Work request
From the entries that follow, reproduce exactly and only the lines from the line with "lookup is combinational" to the line with "localparam logic [7:0] IMAGE", endpoints included.

Collected data:
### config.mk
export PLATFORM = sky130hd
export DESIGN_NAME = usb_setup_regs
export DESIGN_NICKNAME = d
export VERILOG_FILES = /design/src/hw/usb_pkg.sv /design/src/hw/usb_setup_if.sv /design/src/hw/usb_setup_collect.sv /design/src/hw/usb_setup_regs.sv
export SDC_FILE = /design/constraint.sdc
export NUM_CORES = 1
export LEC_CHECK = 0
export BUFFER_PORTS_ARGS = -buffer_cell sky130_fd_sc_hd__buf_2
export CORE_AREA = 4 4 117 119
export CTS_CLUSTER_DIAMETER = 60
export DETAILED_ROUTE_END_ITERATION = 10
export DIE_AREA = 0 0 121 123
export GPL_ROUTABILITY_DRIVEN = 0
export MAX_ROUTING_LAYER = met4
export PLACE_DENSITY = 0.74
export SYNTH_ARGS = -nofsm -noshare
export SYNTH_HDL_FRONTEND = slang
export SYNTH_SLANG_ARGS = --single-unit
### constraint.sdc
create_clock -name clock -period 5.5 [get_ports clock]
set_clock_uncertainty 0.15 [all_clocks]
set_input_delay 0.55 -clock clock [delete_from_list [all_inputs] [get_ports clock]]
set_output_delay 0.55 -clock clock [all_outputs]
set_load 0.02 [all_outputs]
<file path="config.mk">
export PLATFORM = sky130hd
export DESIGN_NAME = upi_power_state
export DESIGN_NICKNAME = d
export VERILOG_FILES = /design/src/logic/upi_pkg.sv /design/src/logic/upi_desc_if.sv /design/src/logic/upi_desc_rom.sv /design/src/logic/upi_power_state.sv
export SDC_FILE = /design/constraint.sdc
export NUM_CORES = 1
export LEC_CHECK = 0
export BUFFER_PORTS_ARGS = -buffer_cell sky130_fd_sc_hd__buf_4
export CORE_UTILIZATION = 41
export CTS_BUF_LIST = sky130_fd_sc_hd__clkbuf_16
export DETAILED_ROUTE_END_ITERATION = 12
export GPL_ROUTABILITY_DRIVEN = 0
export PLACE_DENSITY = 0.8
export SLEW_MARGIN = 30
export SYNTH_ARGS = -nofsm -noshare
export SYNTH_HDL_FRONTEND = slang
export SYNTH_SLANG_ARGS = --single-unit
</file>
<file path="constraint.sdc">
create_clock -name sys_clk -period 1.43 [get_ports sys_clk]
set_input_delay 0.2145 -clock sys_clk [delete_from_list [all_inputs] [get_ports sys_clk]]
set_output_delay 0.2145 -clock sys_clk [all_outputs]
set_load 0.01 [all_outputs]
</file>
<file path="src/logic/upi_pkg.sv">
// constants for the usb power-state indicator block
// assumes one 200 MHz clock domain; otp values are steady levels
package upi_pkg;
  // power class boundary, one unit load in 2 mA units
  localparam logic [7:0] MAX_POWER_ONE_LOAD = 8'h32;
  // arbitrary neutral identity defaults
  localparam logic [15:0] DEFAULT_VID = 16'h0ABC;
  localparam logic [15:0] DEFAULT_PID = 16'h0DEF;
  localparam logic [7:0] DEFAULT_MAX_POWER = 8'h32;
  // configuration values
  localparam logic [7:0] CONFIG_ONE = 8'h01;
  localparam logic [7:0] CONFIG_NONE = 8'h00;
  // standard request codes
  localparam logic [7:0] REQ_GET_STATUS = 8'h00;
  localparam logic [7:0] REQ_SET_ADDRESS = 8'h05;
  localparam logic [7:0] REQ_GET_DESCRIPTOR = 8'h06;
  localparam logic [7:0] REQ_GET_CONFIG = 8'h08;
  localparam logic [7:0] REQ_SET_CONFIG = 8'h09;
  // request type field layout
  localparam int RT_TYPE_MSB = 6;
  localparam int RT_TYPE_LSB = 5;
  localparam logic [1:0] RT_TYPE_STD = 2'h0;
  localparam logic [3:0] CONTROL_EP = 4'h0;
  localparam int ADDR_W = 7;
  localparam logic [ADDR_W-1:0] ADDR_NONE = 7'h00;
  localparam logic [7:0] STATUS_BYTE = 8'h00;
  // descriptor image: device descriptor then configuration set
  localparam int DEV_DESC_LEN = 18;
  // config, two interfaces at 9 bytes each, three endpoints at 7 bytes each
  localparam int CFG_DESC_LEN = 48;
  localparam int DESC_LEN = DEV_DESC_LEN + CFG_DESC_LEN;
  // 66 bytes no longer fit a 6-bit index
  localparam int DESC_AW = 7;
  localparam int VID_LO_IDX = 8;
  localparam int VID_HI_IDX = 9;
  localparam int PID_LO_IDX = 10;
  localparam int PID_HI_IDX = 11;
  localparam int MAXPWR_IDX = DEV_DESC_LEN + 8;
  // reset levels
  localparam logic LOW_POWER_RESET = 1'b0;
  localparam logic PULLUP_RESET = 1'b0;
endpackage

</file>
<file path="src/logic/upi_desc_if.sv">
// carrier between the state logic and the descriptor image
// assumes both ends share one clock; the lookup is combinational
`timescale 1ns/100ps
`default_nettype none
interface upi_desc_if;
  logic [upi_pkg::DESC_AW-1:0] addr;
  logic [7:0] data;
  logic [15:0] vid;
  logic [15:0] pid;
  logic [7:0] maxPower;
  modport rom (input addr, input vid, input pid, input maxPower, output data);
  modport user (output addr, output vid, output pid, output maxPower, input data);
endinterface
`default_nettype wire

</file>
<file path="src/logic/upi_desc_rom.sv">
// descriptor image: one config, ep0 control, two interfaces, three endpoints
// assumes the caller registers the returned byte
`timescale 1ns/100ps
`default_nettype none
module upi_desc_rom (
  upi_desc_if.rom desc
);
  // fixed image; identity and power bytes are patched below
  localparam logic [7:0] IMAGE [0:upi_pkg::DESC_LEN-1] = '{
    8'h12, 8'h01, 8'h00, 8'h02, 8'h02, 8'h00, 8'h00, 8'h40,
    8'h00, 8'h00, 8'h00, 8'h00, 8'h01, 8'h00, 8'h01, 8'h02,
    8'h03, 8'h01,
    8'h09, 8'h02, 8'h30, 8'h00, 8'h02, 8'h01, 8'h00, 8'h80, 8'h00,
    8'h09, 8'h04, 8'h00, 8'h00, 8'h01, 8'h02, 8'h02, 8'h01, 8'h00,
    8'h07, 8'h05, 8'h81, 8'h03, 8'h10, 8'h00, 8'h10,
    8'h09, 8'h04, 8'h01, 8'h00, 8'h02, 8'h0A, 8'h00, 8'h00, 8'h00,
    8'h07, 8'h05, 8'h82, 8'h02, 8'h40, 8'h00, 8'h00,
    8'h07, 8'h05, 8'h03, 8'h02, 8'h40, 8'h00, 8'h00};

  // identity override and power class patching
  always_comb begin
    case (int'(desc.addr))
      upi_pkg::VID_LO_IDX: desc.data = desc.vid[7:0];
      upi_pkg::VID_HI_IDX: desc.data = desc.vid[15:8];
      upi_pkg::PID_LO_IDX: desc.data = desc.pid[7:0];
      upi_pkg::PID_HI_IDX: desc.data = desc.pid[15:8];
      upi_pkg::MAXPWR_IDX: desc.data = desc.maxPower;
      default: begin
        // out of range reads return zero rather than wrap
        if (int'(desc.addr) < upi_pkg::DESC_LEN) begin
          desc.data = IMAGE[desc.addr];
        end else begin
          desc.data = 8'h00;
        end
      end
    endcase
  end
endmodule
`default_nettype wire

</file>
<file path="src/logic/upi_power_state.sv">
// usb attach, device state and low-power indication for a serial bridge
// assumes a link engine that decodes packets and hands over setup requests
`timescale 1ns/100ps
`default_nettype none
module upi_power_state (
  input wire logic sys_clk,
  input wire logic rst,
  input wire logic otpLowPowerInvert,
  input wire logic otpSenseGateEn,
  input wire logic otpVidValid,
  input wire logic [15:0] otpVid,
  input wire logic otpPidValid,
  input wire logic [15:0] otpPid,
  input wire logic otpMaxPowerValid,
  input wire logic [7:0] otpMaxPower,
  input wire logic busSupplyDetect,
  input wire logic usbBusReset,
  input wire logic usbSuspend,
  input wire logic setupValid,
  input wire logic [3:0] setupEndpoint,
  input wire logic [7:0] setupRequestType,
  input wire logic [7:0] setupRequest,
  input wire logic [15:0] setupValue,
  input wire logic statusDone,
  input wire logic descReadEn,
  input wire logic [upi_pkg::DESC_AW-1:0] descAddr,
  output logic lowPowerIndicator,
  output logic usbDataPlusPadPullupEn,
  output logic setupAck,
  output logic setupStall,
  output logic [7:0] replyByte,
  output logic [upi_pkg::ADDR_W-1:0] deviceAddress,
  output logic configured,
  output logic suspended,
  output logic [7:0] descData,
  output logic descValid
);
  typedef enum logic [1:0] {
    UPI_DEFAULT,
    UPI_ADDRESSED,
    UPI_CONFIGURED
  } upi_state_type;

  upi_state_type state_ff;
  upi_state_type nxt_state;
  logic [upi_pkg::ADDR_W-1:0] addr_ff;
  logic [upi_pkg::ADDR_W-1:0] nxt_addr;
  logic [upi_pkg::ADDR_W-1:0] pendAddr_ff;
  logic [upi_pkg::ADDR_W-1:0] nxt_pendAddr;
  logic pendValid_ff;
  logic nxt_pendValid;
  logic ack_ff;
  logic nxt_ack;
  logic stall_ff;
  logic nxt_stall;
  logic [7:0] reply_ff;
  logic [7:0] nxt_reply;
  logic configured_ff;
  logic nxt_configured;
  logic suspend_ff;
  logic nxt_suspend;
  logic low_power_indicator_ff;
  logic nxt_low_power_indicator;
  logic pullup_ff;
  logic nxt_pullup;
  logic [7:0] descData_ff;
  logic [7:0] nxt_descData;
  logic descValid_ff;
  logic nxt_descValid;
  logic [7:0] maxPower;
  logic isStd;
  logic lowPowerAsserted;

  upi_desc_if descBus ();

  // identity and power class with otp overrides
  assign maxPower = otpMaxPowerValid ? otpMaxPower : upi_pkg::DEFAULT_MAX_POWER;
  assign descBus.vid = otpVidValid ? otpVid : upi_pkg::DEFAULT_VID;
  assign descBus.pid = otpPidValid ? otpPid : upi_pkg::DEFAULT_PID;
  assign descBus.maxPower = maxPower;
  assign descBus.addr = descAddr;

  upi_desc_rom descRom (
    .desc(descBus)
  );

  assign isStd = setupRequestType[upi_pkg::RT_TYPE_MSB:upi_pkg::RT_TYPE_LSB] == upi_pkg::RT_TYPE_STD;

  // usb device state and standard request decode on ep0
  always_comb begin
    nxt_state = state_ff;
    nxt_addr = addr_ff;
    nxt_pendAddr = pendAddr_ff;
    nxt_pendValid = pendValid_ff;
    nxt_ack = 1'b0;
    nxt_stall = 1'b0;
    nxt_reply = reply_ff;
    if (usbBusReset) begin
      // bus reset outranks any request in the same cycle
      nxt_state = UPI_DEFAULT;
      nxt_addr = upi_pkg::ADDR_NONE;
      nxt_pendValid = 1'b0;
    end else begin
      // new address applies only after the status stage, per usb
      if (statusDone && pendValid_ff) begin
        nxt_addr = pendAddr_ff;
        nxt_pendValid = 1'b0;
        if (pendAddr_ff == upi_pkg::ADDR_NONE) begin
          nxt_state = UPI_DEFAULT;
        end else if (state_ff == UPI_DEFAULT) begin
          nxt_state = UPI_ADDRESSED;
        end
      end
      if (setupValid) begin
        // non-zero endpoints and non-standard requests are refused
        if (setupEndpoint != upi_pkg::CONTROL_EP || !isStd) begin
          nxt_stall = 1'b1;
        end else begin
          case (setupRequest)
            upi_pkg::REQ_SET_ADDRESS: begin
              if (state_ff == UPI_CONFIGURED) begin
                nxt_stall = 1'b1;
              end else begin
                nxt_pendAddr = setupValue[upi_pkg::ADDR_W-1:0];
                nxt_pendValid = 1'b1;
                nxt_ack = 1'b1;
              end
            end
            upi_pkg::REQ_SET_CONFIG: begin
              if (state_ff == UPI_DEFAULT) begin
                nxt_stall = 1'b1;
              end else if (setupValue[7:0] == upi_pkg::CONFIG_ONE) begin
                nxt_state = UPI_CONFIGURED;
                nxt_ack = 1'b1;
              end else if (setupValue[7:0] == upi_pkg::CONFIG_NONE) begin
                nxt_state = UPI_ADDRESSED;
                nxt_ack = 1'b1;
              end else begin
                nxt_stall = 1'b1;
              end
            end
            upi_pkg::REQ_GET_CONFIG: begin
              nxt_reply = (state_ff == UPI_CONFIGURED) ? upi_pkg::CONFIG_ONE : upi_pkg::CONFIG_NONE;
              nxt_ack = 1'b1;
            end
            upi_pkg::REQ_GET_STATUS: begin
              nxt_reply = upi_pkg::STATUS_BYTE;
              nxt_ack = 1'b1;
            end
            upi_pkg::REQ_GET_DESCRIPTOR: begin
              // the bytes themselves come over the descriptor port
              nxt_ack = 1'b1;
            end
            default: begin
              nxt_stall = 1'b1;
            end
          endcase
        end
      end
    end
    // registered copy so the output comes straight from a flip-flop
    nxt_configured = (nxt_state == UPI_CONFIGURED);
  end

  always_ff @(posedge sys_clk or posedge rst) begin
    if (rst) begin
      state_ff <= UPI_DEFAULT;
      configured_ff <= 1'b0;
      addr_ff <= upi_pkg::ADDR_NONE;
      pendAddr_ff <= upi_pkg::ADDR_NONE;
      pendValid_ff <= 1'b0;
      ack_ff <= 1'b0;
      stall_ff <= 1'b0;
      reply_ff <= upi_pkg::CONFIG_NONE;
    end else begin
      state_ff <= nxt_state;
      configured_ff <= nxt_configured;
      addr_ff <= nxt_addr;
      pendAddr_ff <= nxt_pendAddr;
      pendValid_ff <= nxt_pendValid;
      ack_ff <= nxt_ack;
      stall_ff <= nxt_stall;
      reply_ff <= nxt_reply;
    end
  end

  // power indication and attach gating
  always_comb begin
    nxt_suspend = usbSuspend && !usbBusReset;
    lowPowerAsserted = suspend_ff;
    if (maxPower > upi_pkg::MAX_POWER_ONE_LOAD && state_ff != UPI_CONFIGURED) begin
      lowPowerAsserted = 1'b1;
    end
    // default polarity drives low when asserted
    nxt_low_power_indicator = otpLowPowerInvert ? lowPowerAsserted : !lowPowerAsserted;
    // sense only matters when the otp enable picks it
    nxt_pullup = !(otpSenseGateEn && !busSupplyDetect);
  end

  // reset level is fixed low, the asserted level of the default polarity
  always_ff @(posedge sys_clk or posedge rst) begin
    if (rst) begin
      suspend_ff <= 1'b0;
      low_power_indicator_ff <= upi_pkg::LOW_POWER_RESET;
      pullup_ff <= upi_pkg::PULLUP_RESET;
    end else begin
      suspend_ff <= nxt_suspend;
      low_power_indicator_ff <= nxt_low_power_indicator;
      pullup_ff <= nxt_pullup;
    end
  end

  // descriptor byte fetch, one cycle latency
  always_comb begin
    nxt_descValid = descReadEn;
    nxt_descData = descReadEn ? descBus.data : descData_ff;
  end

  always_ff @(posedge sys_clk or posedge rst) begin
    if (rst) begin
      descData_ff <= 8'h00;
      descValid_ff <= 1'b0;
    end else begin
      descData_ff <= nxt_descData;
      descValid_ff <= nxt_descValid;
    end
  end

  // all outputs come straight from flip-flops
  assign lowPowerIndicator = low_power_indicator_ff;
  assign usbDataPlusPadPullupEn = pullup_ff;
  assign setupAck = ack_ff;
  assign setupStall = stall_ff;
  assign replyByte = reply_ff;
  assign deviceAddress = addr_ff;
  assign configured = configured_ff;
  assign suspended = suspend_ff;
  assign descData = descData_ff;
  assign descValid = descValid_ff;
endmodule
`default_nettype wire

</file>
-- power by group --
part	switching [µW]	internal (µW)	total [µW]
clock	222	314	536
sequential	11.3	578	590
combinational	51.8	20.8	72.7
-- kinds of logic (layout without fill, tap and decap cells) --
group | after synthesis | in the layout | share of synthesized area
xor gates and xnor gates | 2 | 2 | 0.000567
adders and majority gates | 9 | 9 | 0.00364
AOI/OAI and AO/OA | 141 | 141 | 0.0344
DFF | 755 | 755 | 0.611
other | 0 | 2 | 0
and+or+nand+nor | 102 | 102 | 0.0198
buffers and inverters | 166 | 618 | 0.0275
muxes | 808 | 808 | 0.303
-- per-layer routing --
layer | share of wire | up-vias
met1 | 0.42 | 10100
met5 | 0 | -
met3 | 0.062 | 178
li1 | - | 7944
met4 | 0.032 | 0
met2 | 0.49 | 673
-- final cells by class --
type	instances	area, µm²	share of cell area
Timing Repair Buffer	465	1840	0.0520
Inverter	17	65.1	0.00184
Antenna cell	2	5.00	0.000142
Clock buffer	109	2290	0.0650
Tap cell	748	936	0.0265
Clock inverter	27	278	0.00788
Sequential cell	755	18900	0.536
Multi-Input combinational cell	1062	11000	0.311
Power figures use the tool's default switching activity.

Response area
// assumes both ends share one clock; the lookup is combinational
`timescale 1ns/100ps
`default_nettype none
interface upi_desc_if;
  logic [upi_pkg::DESC_AW-1:0] addr;
  logic [7:0] data;
  logic [15:0] vid;
  logic [15:0] pid;
  logic [7:0] maxPower;
  modport rom (input addr, input vid, input pid, input maxPower, output data);
  modport user (output addr, output vid, output pid, output maxPower, input data);
endinterface
`default_nettype wire

</file>
<file path="src/logic/upi_desc_rom.sv">
// descriptor image: one config, ep0 control, two interfaces, three endpoints
// assumes the caller registers the returned byte
`timescale 1ns/100ps
`default_nettype none
module upi_desc_rom (
  upi_desc_if.rom desc
);
  // fixed image; identity and power bytes are patched below
  localparam logic [7:0] IMAGE [0:upi_pkg::DESC_LEN-1] = '{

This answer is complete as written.